-- Material provided --
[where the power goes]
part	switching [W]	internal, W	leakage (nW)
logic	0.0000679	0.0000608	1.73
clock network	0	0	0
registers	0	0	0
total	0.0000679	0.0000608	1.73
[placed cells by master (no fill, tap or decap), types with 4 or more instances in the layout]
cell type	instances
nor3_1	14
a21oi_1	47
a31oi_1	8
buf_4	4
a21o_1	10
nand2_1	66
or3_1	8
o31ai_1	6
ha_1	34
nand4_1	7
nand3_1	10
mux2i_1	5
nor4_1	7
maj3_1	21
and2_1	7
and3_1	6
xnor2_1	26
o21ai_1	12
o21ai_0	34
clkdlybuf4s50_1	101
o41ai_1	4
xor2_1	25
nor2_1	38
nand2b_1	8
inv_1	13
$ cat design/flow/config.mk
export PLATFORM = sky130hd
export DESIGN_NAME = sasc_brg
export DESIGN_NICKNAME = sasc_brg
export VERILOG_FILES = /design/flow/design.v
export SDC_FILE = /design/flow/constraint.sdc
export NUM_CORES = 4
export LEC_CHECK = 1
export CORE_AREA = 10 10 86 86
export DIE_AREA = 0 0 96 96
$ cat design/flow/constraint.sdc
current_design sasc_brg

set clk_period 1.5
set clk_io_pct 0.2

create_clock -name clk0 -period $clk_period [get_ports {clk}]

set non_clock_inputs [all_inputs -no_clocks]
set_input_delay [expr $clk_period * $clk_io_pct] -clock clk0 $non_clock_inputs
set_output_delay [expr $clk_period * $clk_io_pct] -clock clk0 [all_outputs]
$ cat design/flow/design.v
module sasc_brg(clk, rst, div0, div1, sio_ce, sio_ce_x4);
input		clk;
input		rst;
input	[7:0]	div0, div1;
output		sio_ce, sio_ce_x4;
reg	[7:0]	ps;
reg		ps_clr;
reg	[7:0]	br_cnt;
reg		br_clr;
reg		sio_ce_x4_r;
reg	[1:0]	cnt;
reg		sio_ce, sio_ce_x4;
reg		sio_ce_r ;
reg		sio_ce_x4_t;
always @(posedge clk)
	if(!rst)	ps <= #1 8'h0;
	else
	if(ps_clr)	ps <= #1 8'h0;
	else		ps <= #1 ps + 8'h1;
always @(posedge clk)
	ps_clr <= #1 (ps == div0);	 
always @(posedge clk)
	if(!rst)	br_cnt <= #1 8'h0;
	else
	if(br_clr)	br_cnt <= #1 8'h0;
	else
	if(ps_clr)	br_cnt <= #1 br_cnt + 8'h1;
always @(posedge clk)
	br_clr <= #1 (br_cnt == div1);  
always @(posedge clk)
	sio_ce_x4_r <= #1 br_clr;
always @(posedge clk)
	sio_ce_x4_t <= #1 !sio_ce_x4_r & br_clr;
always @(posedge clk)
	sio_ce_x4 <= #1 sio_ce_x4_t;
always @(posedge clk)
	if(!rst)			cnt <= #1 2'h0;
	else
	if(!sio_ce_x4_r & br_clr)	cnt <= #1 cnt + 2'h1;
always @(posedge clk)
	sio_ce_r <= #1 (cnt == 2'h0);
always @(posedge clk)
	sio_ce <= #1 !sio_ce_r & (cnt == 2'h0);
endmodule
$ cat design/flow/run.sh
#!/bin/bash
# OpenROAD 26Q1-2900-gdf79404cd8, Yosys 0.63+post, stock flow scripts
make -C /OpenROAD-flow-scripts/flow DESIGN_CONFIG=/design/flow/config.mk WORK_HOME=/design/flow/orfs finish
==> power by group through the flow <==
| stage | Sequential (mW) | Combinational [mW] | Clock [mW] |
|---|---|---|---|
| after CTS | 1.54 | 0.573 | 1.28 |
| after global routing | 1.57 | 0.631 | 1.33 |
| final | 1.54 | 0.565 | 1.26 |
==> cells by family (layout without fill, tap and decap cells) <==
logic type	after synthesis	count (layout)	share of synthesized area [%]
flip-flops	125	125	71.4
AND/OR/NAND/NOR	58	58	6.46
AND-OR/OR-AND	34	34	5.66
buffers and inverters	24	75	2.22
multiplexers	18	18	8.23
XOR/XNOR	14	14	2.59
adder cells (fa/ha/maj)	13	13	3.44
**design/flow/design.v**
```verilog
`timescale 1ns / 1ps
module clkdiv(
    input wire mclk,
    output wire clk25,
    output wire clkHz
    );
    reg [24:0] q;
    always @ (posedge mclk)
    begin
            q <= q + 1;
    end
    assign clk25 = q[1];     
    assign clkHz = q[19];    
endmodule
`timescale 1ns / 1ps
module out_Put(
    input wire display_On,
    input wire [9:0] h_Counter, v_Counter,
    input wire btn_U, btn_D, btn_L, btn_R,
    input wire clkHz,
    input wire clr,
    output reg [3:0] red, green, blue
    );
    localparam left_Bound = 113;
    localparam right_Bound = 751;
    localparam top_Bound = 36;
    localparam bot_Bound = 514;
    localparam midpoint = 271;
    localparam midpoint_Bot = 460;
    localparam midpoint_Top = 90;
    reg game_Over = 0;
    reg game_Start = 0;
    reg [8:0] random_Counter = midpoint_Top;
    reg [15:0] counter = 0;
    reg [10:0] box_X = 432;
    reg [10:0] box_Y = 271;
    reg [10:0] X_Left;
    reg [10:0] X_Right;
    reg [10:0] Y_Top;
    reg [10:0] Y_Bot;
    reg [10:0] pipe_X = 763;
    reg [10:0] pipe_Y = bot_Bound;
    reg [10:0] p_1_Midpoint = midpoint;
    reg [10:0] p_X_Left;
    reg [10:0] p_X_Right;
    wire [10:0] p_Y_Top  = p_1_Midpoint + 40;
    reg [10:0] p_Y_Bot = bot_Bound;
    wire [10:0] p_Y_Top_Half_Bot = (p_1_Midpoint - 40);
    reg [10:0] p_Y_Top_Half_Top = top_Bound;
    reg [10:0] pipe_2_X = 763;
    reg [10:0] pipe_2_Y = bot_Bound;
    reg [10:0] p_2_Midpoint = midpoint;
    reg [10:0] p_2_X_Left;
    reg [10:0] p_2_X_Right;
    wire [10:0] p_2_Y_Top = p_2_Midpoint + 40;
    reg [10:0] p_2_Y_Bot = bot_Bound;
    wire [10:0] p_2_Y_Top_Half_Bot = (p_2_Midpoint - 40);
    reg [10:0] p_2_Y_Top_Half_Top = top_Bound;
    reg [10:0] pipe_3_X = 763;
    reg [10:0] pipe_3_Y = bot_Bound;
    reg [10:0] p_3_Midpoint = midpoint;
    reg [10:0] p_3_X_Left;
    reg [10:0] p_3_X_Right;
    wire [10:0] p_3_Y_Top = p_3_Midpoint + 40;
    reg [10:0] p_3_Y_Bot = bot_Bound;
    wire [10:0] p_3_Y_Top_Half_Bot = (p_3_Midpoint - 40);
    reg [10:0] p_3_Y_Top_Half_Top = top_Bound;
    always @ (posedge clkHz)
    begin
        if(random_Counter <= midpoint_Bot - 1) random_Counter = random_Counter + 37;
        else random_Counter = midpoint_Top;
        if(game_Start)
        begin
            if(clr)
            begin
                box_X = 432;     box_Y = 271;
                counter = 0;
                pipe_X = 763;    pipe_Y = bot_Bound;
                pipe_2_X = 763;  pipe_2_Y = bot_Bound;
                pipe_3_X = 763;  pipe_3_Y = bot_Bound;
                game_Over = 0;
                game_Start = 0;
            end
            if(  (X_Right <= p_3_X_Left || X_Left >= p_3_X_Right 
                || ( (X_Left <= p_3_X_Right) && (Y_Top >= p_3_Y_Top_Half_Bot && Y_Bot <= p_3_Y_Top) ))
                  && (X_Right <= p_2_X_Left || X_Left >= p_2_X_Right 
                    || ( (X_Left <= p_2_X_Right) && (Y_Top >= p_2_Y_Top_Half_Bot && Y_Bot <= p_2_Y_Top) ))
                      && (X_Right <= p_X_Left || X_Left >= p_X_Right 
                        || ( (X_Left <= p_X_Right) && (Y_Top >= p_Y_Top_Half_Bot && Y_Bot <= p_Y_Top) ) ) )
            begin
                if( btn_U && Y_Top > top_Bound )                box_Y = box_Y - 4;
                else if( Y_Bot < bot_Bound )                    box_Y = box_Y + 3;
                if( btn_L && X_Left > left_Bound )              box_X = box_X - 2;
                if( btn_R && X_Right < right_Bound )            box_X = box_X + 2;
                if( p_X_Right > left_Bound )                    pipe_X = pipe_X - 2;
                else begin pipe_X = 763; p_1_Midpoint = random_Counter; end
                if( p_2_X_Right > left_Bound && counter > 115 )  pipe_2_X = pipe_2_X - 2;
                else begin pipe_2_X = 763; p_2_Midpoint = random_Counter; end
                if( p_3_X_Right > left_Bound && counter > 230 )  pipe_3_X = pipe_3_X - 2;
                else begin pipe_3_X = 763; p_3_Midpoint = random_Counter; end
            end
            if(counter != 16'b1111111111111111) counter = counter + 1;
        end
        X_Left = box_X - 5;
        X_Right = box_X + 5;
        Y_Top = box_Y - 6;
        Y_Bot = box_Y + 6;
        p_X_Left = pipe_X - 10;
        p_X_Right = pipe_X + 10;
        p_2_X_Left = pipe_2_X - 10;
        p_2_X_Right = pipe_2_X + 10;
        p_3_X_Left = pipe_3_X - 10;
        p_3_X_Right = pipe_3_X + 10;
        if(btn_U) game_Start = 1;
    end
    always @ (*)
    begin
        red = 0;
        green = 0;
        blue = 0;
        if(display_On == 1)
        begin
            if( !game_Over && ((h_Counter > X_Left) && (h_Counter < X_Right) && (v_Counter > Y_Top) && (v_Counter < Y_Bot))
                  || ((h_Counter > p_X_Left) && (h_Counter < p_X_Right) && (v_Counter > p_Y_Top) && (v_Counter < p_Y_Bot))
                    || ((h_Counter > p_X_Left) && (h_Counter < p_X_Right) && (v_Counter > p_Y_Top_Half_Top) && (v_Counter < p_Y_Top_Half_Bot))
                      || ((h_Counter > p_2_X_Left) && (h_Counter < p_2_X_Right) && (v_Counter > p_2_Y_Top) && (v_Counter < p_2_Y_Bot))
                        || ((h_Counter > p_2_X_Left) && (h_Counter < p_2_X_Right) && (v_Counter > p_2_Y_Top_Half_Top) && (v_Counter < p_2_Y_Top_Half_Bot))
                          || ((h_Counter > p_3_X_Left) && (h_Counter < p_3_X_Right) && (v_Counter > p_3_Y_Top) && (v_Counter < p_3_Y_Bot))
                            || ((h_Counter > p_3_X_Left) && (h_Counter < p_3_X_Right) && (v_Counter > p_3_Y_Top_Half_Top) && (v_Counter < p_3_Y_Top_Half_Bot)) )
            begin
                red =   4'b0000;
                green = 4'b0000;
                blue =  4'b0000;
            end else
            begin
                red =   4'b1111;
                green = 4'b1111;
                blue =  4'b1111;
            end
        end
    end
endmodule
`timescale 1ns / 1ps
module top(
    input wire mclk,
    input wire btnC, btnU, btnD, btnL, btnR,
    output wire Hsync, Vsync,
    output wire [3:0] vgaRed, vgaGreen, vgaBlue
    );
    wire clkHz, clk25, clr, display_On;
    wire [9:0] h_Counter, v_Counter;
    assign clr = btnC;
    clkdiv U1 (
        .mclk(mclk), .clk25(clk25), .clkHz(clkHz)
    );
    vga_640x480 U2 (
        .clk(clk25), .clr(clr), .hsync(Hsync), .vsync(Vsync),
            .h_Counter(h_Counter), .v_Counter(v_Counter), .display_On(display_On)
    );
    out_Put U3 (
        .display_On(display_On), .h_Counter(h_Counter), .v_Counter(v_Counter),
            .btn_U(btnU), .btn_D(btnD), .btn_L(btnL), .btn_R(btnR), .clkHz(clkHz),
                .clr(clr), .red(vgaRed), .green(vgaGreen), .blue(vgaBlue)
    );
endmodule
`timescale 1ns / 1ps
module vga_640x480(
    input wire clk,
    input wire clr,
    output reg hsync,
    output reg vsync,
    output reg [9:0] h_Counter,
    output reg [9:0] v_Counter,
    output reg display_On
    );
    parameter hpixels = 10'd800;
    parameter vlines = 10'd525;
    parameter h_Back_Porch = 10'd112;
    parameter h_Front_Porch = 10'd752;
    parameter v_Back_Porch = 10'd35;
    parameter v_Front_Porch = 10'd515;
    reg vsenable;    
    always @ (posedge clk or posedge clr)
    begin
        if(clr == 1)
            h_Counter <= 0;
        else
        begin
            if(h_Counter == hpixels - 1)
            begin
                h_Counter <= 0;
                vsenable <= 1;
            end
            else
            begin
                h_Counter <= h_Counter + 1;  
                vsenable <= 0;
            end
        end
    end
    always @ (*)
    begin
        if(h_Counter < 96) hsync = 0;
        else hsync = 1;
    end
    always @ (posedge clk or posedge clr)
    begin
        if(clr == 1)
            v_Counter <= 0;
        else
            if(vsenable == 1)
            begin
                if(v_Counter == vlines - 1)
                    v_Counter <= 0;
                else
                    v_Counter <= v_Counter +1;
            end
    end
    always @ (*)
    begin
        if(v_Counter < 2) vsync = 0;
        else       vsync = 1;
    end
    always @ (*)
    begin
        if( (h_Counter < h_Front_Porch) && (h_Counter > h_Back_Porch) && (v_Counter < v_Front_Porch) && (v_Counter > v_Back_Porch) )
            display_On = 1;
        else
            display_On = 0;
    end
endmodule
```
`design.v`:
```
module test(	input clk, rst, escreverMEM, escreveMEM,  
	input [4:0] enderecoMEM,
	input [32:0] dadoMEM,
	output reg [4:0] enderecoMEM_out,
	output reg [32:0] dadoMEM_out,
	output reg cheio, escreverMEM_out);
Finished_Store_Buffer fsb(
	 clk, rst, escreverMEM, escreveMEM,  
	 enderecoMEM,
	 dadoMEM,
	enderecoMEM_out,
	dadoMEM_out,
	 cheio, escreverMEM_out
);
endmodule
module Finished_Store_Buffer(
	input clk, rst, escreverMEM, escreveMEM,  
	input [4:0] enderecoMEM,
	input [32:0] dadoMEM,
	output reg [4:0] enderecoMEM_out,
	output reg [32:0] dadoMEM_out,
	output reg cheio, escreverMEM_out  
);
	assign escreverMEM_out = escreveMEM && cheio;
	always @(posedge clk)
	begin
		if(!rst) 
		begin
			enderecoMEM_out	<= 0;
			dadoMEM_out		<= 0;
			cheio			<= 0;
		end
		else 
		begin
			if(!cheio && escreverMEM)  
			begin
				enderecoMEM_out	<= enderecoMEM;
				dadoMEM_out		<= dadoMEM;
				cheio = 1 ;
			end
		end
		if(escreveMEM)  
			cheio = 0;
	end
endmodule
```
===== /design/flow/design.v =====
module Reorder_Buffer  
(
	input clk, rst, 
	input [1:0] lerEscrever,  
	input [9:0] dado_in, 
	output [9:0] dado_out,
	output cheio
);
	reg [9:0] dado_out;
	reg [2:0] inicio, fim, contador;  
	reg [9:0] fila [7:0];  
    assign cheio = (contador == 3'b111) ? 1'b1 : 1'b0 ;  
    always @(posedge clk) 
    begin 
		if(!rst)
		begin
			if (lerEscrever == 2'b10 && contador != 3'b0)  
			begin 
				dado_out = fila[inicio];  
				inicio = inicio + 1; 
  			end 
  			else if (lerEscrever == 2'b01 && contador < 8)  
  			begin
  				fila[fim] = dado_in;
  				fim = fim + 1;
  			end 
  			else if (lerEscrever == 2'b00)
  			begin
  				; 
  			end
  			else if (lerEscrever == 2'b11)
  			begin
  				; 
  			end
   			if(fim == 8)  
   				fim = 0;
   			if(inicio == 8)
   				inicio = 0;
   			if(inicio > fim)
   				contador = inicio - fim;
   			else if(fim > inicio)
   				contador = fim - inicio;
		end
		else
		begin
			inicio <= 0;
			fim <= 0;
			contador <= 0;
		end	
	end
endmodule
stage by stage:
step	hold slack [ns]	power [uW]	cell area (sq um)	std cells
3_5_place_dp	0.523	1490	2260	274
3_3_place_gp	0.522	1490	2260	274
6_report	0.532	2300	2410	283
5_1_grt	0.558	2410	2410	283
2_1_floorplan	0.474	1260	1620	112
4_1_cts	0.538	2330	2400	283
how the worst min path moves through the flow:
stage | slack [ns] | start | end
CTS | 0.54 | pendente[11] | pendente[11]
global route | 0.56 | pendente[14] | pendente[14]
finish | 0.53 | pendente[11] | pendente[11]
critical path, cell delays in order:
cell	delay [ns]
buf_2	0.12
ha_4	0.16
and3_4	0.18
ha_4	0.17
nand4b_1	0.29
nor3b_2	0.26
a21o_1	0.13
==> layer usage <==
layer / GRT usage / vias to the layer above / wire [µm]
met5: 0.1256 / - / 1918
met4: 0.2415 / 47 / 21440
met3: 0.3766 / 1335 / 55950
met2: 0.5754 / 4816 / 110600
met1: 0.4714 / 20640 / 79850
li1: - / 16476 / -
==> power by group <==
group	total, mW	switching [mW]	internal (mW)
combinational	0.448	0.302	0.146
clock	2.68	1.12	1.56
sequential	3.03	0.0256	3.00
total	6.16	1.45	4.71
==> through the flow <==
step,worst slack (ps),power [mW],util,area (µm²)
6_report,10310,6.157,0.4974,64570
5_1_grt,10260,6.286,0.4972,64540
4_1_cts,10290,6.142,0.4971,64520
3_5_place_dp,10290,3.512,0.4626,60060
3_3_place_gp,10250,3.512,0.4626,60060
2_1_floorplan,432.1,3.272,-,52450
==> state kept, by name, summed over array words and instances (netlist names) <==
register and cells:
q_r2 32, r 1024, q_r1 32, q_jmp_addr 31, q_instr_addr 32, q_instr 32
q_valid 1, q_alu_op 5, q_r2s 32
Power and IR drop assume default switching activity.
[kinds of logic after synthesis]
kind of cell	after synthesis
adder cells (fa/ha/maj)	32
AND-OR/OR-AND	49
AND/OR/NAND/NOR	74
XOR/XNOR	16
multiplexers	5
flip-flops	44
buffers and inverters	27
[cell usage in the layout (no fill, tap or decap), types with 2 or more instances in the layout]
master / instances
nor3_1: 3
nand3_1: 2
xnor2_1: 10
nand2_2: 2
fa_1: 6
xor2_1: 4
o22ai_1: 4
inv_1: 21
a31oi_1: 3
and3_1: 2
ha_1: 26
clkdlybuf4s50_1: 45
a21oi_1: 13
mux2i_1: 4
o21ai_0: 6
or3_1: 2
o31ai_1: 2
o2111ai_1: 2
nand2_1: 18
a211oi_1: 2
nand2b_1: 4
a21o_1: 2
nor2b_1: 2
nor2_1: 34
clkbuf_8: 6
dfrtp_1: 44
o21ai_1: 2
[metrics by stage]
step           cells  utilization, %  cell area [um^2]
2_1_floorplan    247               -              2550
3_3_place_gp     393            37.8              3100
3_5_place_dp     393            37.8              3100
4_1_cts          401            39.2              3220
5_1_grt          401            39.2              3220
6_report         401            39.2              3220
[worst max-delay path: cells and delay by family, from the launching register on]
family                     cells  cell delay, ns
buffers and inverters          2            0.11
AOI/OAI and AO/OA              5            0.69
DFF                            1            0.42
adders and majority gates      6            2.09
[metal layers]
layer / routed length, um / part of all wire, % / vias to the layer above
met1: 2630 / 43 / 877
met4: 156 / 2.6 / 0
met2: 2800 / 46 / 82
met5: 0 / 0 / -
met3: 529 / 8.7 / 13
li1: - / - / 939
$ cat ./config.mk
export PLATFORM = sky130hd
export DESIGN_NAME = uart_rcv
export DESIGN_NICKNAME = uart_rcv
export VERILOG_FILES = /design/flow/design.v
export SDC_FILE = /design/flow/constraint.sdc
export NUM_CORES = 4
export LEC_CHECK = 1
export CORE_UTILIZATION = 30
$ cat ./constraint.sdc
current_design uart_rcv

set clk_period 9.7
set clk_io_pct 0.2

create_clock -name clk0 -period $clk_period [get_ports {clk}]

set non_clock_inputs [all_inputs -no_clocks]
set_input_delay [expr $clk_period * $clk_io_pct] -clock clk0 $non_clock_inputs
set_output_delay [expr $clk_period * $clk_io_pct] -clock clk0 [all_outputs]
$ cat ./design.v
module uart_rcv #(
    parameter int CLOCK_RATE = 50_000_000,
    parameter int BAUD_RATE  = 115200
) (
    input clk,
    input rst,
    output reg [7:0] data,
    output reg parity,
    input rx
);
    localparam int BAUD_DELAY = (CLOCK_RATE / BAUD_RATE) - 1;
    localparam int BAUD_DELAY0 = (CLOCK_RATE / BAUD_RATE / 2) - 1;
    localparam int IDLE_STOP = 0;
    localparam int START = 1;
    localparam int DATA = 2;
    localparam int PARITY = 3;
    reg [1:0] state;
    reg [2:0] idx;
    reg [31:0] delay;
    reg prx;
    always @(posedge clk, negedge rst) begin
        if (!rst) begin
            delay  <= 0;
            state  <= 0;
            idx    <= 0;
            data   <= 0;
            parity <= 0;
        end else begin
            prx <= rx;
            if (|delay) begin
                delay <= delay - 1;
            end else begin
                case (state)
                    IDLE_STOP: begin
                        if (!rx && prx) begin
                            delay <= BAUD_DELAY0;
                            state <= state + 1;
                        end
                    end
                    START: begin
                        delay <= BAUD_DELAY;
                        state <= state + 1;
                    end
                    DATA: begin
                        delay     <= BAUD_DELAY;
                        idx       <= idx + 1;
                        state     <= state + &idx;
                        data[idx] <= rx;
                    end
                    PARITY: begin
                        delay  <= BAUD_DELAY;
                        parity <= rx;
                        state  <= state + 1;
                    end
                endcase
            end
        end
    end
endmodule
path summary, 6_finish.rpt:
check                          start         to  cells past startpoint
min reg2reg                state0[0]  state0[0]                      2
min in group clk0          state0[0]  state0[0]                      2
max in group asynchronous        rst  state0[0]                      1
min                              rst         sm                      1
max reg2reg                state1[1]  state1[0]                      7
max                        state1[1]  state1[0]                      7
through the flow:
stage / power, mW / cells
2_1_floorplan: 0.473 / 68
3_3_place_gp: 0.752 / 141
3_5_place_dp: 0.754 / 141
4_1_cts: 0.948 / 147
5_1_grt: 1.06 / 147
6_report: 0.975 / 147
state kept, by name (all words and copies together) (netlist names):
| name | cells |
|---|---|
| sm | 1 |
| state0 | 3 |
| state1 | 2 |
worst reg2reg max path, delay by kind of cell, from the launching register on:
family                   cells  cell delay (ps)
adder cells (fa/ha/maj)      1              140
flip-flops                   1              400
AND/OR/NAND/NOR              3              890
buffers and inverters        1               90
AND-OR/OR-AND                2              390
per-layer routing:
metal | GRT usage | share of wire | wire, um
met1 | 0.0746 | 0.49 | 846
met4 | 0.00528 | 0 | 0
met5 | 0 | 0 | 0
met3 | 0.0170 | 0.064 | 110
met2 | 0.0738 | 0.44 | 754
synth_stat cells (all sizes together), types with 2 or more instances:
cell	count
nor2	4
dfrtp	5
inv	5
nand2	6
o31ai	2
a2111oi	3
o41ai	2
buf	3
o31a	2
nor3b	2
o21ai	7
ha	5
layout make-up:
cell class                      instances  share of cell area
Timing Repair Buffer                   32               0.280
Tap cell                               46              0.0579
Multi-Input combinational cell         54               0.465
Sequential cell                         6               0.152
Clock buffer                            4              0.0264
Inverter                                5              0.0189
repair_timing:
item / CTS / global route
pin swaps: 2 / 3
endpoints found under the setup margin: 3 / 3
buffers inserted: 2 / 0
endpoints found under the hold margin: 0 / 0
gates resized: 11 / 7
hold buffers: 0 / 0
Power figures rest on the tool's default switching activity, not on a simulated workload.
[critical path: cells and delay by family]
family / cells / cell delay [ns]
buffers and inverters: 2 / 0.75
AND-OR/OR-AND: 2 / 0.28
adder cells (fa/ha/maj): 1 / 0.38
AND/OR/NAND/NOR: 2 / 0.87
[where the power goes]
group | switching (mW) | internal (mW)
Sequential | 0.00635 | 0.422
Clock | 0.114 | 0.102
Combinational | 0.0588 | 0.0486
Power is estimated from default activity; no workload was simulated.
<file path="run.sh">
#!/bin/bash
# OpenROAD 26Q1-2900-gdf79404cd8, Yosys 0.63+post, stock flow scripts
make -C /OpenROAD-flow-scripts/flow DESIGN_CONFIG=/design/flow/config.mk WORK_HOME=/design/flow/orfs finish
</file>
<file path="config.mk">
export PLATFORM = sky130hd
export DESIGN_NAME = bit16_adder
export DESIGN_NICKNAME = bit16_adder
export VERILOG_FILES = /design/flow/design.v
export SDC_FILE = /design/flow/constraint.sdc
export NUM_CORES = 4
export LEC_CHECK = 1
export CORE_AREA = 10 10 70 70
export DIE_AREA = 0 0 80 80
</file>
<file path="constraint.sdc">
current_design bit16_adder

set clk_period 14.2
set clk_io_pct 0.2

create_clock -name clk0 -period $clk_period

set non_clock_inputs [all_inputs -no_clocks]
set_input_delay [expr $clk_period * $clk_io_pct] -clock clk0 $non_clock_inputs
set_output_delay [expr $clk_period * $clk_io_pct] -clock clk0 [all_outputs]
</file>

-- Goal of the exercise --
Looking at the entries above, copy out every line in which "internal" occurs.

-- Task solution --
part	switching [W]	internal, W	leakage (nW)
group	total, mW	switching [mW]	internal (mW)
group | switching (mW) | internal (mW)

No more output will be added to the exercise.